Vazquez, Oscar (Heriot-Watt U.) | Corne, David (Heriot-Watt University) | Jordan, Myles Martin (Nalco Company) | Mackay, Eric James (Heriot-Watt U.)

OnePetro 


Oilfield scale formation represents a very significant flow assurance challenge to the oil and gas industry, with increasing water production worldwide and higher oil prices. Scale Inhibitor (SI) squeeze treatment is the most widespread method to
combat downhole scaling. In order to predict SI squeeze treatments accurately for further optimisation, it is necessary to simulate the SI retention in the formation, which may be described by pseudo-adsorption isotherms. While these are often
derived from core flood experiments, sometimes they are not appropriate for modelling well treatments because the core tests on which they are based cannot fully represent field scale processes. In practice, the parameters of an analytic form of the isotherm equation are modified by trial and error by an experienced practitioner until a match is obtained between the prediction and the return profile of the first treatment in the field.

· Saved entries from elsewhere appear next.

What follows belongs to an exercise in optimizing a design on an open flow for small area, a short achievable clock period and few clock cycles per item; a production flow would make more cautious choices. Only simulation tests tie the RTL to the original design; equivalence was not proved.

==> flow/design.v (outline; a module is shown in full before it is edited, if it fits) <==
// module mul_fa: 10 lines
// module mul_ha: 9 lines
// module mul_benc: 12 lines
// module mul_bsel: 10 lines
// module mul_acc_nn: 1906 lines
module mul_acc_nn
#(
  parameter int WIDTH = 64,
  parameter int DIGIT = 4
) (
  input  logic               clk,
  input  logic               rst,
  input  logic               start,
  input  logic [WIDTH-1:0]   ina,
  input  logic [WIDTH-1:0]   inb,
  input  logic               acc_en,
  input  logic [2*WIDTH-1:0] acc_in,
  output logic [2*WIDTH-1:0] result,
  output logic               carry,
  output logic               busy,
  output logic               done,
  output logic               ready_n
);
  // ...
==> flow/flow/run.sh <==
#!/bin/bash
# The standard layout (standard.sh), with three changes to how it is made:
#  - after synthesis, flow/downsize.tcl swaps the Booth select AOI cells to single drive;
#  - timing repair aims at a setup slack of SETUP_SLACK_MARGIN ns against the 11 ns clock,
#    so the resizer works toward a shorter period than the clock's;
#  - the ports are buffered by sky130_fd_sc_hd__buf_1 instead of the default delay buffer.
# The clock, the SDC and every other setting are the standard ones.  The make output goes
# to flow.log here; each ORFS step writes its own log under orfs/logs/.
set -euo pipefail
bash standard.sh SETUP_SLACK_MARGIN=6.9 \
  POST_SYNTH_TCL="$PWD/flow/downsize.tcl" \
  BUFFER_PORTS_ARGS="-buffer_cell sky130_fd_sc_hd__buf_1" finish > flow.log 2>&1
==> flow/flow/downsize.tcl <==
# Run after synthesis (POST_SYNTH_TCL): ABC maps the Booth select cell with a double-drive
# AOI; use the single-drive one.  Timing repair upsizes any instance that needs more.
set db [ord::get_db]
set from [$db findMaster sky130_fd_sc_hd__a22oi_2]
set to [$db findMaster sky130_fd_sc_hd__a22oi_1]
set n 0
foreach inst [[ord::get_db_block] getInsts] {
  if {[$inst getMaster] == $from} {
    $inst swapMaster $to
    incr n
  }
}
puts "downsize.tcl: $n a22oi_2 cells now a22oi_1"
==> flow/standard.sh <==
#!/bin/bash
# synth_recipe.tcl (not shown) runs the flow's synth.tcl, then flattens the netlist and writes it again
# the make line also repeats each setting of config.mk as NAME=value (left out here)
make -C /OpenROAD-flow-scripts/flow DESIGN_CONFIG=/design/flow/config.mk WORK_HOME=/design/flow/orfs CLKGATE_MAP_FILE= SYNTH_SCRIPT=/design/flow/synth_recipe.tcl "${@:-finish}"
==> flow/config.mk <==
export PLATFORM = sky130hd
export DESIGN_NAME = mul_acc_nn
export DESIGN_NICKNAME = mul_acc_nn
export VERILOG_FILES = /design/flow/design.v
export SDC_FILE = /design/flow/constraint.sdc
export NUM_CORES = 4
export LEC_CHECK = 0
export ABC_CLOCK_PERIOD_IN_PS = 3500
export CAP_MARGIN = 20
export CORE_MARGIN = 2
export CORE_UTILIZATION = 40
export PLACE_DENSITY = 0.6
export SLEW_MARGIN = 20
export SYNTH_HIERARCHICAL = 1
export SYNTH_MINIMUM_KEEP_SIZE = 0
==> flow/constraint.sdc <==
create_clock -name core_clock -period 11.0 [get_ports {clk}]
set_input_delay 2.2000 -clock core_clock [delete_from_list [all_inputs] [get_ports {clk}]]
set_output_delay 2.2000 -clock core_clock [all_outputs]
set_load 0.01 [all_outputs]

The main purpose of this paper is to present a Stochastic Hill Climbing Algorithm for automatic isotherm derivation. The performance of the algorithm was evaluated using data from three field cases. Two success criteria were defined: firstly,
ability to match a single historical treatment and secondly, ability to predict subsequent successive treatments. To test for the second criterion, a candidate isotherm was derived from the first treatment in a well that was treated with the same chemical package on consecutive occasions, and then the predictions using the suggested solution were compared with the observed scale inhibitor concentration return profiles from the subsequent treatments. In all the calculations, performance of the isotherms suggested by the Hill Climbing algorithm and isotherms derived by trial and error were compared. The results demonstrate that the Hill Climber Algorithm is a very effective technique for deriving an isotherm to enable accurate modelling of scale inhibitor squeeze treatments.